If 1*1 convolution is used, only the information between local channels can be learned;

Then the question comes, if the input channel feature map has a relatively large size, that is, a 1*1*C feature map, it has a large number of channels; is it appropriate to use a small convolution kernel to perform a 1*1 convolution operation? ?

It is obviously not suitable, and a larger convolution kernel should be used to capture more information between channels.
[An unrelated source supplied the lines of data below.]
==> src/rtl/gold_seq_ctrl.sv <==
// gold_seq_ctrl: sequencing controller for a Gold-code generator pair (LFSR A and B).
// Latency: Start -> first fill cycle 1 clk; fill lasts FILL_LEN clks; RUN chip outputs are same-cycle with Chip_Tick.
// Backpressure: none; Chip_Tick is a strobe, so ticks outside RUN (or coincident with Start/Stop) are dropped.
//
// Ports:
//   i_clock, i_reset_n            clock (rising edge), asynchronous active-low reset
//   i_start, i_stop               1-cycle control pulses (Stop wins over Start)
//   i_chip_tick                   chip-rate strobe
//   i_reload                      re-seed both generators at every epoch
//   i_code_len                    chips per period, 0 = free-run (no epoch)
//   i_seed_a, i_seed_b            seeds, latched on Start
//   o_gen_enable                  shift enable shared by both generators
//   o_fill_en_a/b, o_new_fill_a/b serial seed load, LSB first
//   o_chip_valid, o_chip_index    chip strobe and its index within the period
//   o_epoch                       pulse on the last chip of a period
//   o_busy                        controller is filling or running
module gold_seq_ctrl #(
  parameter int FILL_LEN = 26,
  parameter int CNT_W    = 16
) (
  input  logic                i_clock,
  input  logic                i_reset_n,
  input  logic                i_start,
  input  logic                i_stop,
  input  logic                i_chip_tick,
  input  logic                i_reload,
  input  logic [CNT_W-1:0]    i_code_len,
  input  logic [FILL_LEN-1:0] i_seed_a,
  input  logic [FILL_LEN-1:0] i_seed_b,
  output logic                o_gen_enable,
  output logic                o_fill_en_a,
  output logic                o_new_fill_a,
  output logic                o_fill_en_b,
  output logic                o_new_fill_b,
  output logic                o_chip_valid,
  output logic [CNT_W-1:0]    o_chip_index,
  output logic                o_epoch,
  output logic                o_busy
);

  localparam int FC_W = (FILL_LEN > 1) ? $clog2(FILL_LEN) : 1;
  localparam logic [FC_W-1:0]  FILL_LAST = FC_W'(FILL_LEN - 1);
  localparam logic [FC_W-1:0]  FC_ONE    = FC_W'(1);
  localparam logic [CNT_W-1:0] CNT_ONE   = CNT_W'(1);

  typedef enum logic [1:0] {
    S_IDLE = 2'd0,
    S_FILL = 2'd1,
    S_RUN  = 2'd2
  } state_t;

  state_t              r_state;
  logic [FILL_LEN-1:0] r_seed_a;      // seeds kept for epoch re-seeding
  logic [FILL_LEN-1:0] r_seed_b;
  logic [FILL_LEN-1:0] r_sh_a;        // fill shifters: bit 0 is the bit presented this fill cycle
  logic [FILL_LEN-1:0] r_sh_b;
  logic [CNT_W-1:0]    r_code_len;
  logic [CNT_W-1:0]    r_chip_index;
  logic [FC_W-1:0]     r_fill_cnt;
  logic                r_fill_en;     // registered copies of the state decode
  logic                r_run;
  logic                r_busy;

  logic w_tick_ok;
  logic w_last_chip;

  // A tick only becomes a chip in RUN, and not when the same cycle carries a
  // restart or abort: that tick would belong to a sequence being discarded.
  assign w_tick_ok   = r_run & i_chip_tick & ~i_start & ~i_stop;

  // Code length 0 means free-run: the index wraps naturally and no epoch fires.
  assign w_last_chip = (r_code_len != '0) && (r_chip_index == (r_code_len - CNT_ONE));

  assign o_gen_enable = r_fill_en | w_tick_ok;
  assign o_fill_en_a  = r_fill_en;
  assign o_fill_en_b  = r_fill_en;
  assign o_new_fill_a = r_fill_en & r_sh_a[0];
  assign o_new_fill_b = r_fill_en & r_sh_b[0];
  assign o_chip_valid = w_tick_ok;
  assign o_chip_index = r_chip_index;
  assign o_epoch      = w_tick_ok & w_last_chip;
  assign o_busy       = r_busy;

  always_ff @(posedge i_clock or negedge i_reset_n) begin
    if (!i_reset_n) begin
      r_state      <= S_IDLE;
      r_seed_a     <= '0;
      r_seed_b     <= '0;
      r_sh_a       <= '0;
      r_sh_b       <= '0;
      r_code_len   <= '0;
      r_chip_index <= '0;
      r_fill_cnt   <= '0;
      r_fill_en    <= 1'b0;
      r_run        <= 1'b0;
      r_busy       <= 1'b0;
    end else begin
      case (r_state)
        S_IDLE: begin
          if (i_start && !i_stop) begin
            r_state      <= S_FILL;
            r_seed_a     <= i_seed_a;
            r_seed_b     <= i_seed_b;
            r_sh_a       <= i_seed_a;
            r_sh_b       <= i_seed_b;
            r_code_len   <= i_code_len;
            r_chip_index <= '0;
            r_fill_cnt   <= '0;
            r_fill_en    <= 1'b1;
            r_run        <= 1'b0;
            r_busy       <= 1'b1;
          end
        end

        S_FILL: begin
          if (i_stop) begin
            r_state   <= S_IDLE;
            r_fill_en <= 1'b0;
            r_run     <= 1'b0;
            r_busy    <= 1'b0;
          end else begin
            // Start is ignored here; the fill always completes once begun.
            r_sh_a <= {1'b0, r_sh_a[FILL_LEN-1:1]};
            r_sh_b <= {1'b0, r_sh_b[FILL_LEN-1:1]};
            if (r_fill_cnt == FILL_LAST) begin
              r_state    <= S_RUN;
              r_fill_cnt <= '0;
              r_fill_en  <= 1'b0;
              r_run      <= 1'b1;
            end else begin
              r_fill_cnt <= r_fill_cnt + FC_ONE;
            end
          end
        end

        S_RUN: begin
          if (i_stop) begin
            // Chip index is left frozen for software to inspect.
            r_state   <= S_IDLE;
            r_fill_en <= 1'b0;
            r_run     <= 1'b0;
            r_busy    <= 1'b0;
          end else if (i_start) begin
            r_state      <= S_FILL;
            r_seed_a     <= i_seed_a;
            r_seed_b     <= i_seed_b;
            r_sh_a       <= i_seed_a;
            r_sh_b       <= i_seed_b;
            r_code_len   <= i_code_len;
            r_chip_index <= '0;
            r_fill_cnt   <= '0;
            r_fill_en    <= 1'b1;
            r_run        <= 1'b0;
          end else if (w_tick_ok) begin
            if (w_last_chip) begin
              r_chip_index <= '0;
              if (i_reload) begin
                // Re-seed from the latched seeds so the next period repeats this one.
                r_state    <= S_FILL;
                r_sh_a     <= r_seed_a;
                r_sh_b     <= r_seed_b;
                r_fill_cnt <= '0;
                r_fill_en  <= 1'b1;
                r_run      <= 1'b0;
              end
            end else begin
              r_chip_index <= r_chip_index + CNT_ONE;
            end
          end
        end

        default: begin
          r_state   <= S_IDLE;
          r_fill_en <= 1'b0;
          r_run     <= 1'b0;
          r_busy    <= 1'b0;
        end
      endcase
    end
  end

endmodule

==> config.mk <==
export PLATFORM = sky130hd
export DESIGN_NAME = gold_seq_ctrl
export DESIGN_NICKNAME = d
export VERILOG_FILES = /design/src/rtl/gold_seq_ctrl.sv
export SDC_FILE = /design/constraint.sdc
export NUM_CORES = 1
export LEC_CHECK = 0
export ABC_AREA = 1
export CAP_MARGIN = 20
export CORE_ASPECT_RATIO = 1.1
export CORE_MARGIN = 2
export CORE_UTILIZATION = 61
export CTS_BUF_LIST = sky130_fd_sc_hd__clkbuf_16
export DETAILED_ROUTE_END_ITERATION = 8
export GPL_ROUTABILITY_DRIVEN = 0
export PLACE_DENSITY = 0.87
export SYNTH_ARGS = -nofsm -noshare
export SYNTH_HDL_FRONTEND = slang
export SYNTH_SLANG_ARGS = --single-unit
==> constraint.sdc <==
create_clock -name i_clock -period 6.9 [get_ports i_clock]
set_input_delay 1.38 -clock i_clock [delete_from_list [all_inputs] [get_ports i_clock]]
set_output_delay 1.38 -clock i_clock [all_outputs]
set_load 0.005 [all_outputs]
-- Word level (Yosys, flattened, before mapping)
Index checks and enable logic that the tools add are counted.
- output and inout bits: 24
- register bits after elaboration: 146
- multiplexer cells: 70
- eq/ne operators: 16
- $add $sub $neg: 3
- reductions and logical operators: 13
- bitwise operators: 9
- operators with widths (kind ; count):
    $mux W26 ; 18
    $pmux W26 S3 ; 2
    $mux W16 ; 8
    $pmux W26 S2 ; 2
    $pmux W16 S2 ; 2
    $mux W5 ; 8
    $mux W1 ; 17
    $add A16 B1 Y16 const B ; 1
    $eq A16 B16 Y1 ; 1
    $mux W2 ; 8
    $reduce_bool A16 Y1 ; 1
    $sub A16 B1 Y16 const B ; 1
    $pmux W5 S3 ; 1
    $ne A3 B3 Y1 const B ; 4
    $ne A4 B4 Y1 const B ; 3
    $ne A2 B2 Y1 const B ; 4
    $reduce_and A4 Y1 ; 2
    $reduce_and A7 Y1 ; 1
    $and A1 B1 Y1 ; 6
    $pmux W1 S3 ; 2
    $pmux W2 S3 ; 1
    $add A5 B1 Y5 const B ; 1
    $eq A5 B5 Y1 const B ; 1
    $reduce_and A5 Y1 ; 1
    13 further kinds ; 15

-- Logic depth before layout (Yosys ltp)
Gate-level depths: netlist of run 1.
- depth after elaboration: 8
- mapped depth: 18
- depth with buffers taken out: 16

-- Worst setup path after synthesis of run 1
OpenSTA, ideal clock, no wires.
- path type: input port to output port
- start: input i_start
- end: output o_gen_enable
- path slack: 3.667 ns
- stages: 4
- arrival time: 1.853 ns
- path buffers: 0
- data required time: 5.520 ns
- cell sequence: nor2_1 nand3_1 inv_1 or2_2
- cells in the longest elaborated chain, start to end: 4
- ends and longest elaborated chain (item ; line ; text):
    start: declaration ; 23 ; input logic i_start,
    $not A1 Y1 ; 69 ; assign w_tick_ok = r_run & i_chip_tick & ~i_start & ~i_stop;
    $and A1 B1 Y1 (2 in a row) ; 69 ;
    via o_chip_valid ; 35 ; output logic o_chip_valid,
    $or A1 B1 Y1 ; 74 ; assign o_gen_enable = r_fill_en | w_tick_ok;
    end: declaration ; 30 ; output logic o_gen_enable,
The timed path passes the listed nets, and every way through them passes these cells.

-- Final worst setup path of run 1
- start: input i_start
- end: output o_gen_enable
- cells in the longest elaborated chain, start to end: 4
- ends and longest elaborated chain (item ; line):
    $not A1 Y1 ; 69
    $and A1 B1 Y1 (2 in a row) ; 69
    $or A1 B1 Y1 ; 74
No other way between the ends.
Similarly, if the input channel feature map is relatively small in size, it is not appropriate to use a large convolution kernel to perform a 1*1 convolution operation.

When performing convolution operations, the size of its convolution kernel will affect the receptive field; in order to solve different input feature maps and extract features of different ranges, ECA uses a dynamic convolution kernel to do 1*1 convolution , to learn the importance among different channels.

The dynamic convolution kernel means that the size of the convolution kernel adapts to changes through a function;

In the layer with a large number of channels, use a larger convolution kernel to perform 1*1 convolution, so that more cross-channel interactions can be performed;
In the layer with a small number of channels, use a smaller convolution kernel to do 1*1 convolution, so that there is less cross-channel interaction;
Convolution and adaptation functions, defined as follows:

Where k represents the size of the convolution kernel; C represents the number of channels; | |odd represents that k can only take an odd number; \gamma and b represent that they are set to 2 and 1 in the paper, which are used to change the number of channels C and the size of the convolution kernel and between proportion.

3. Code implementation

ECA channel attention module, the code based on the pytorch version is as follows:

class ECABlock(nn.Module):
def __init__(self, channels, gamma = 2, b = 1):
super(ECABlock, self).__init__()

# 设计自适应卷积核,便于后续做1*1卷积
kernel_size = int(abs((math.log(channels, 2) + b) / gamma))
kernel_size = kernel_size if kernel_size % 2 else kernel_size + 1

# 全局平局池化
self.avg_pool = nn.AdaptiveAvgPool2d(1)

# 基于1*1卷积学习通道之间的信息
self.conv = nn.Conv1d(1, 1, kernel_size = kernel_size, padding = (kernel_size – 1) // 2, bias = False)

# 激活函数
self.sigmoid = nn.Sigmoid()

def forward(self, x):
# 首先,空间维度做全局平局池化,[b,c,h,w]==>[b,c,1,1]
v = self.avg_pool(x)

# 然后,基于1*1卷积学习通道之间的信息;其中,使用前面设计的自适应卷积核
v = self.conv(v.squeeze(-1).transpose(-1, -2)).transpose(-1, -2).unsqueeze(-1)

# 最终,经过sigmoid 激活函数处理
v = self.sigmoid(v)
return x * v

4. ECA is applied in the model

The ECA module can be used in the CV model, which can effectively extract the model accuracy; it is plug-and-play, and its usage is similar to that of the SE model.

Application example 1:

In the backbone network (Backbone), ECA modules are added to enhance channel characteristics and improve model performance;

Application example 2:

At the end of the backbone network (Backbone), the ECA model is added to enhance the overall channel characteristics and improve model performance;

Application example 3:

In the multi-scale feature branch, the ECA module is added to strengthen channel features and improve model performance.

Overall evaluation: ECA is very similar to SE. It just changes the FC fully connected layer to 1*1 convolution when learning channel attention information; there are fewer parameters, but the model improvement effect is not necessarily as good as the SE module.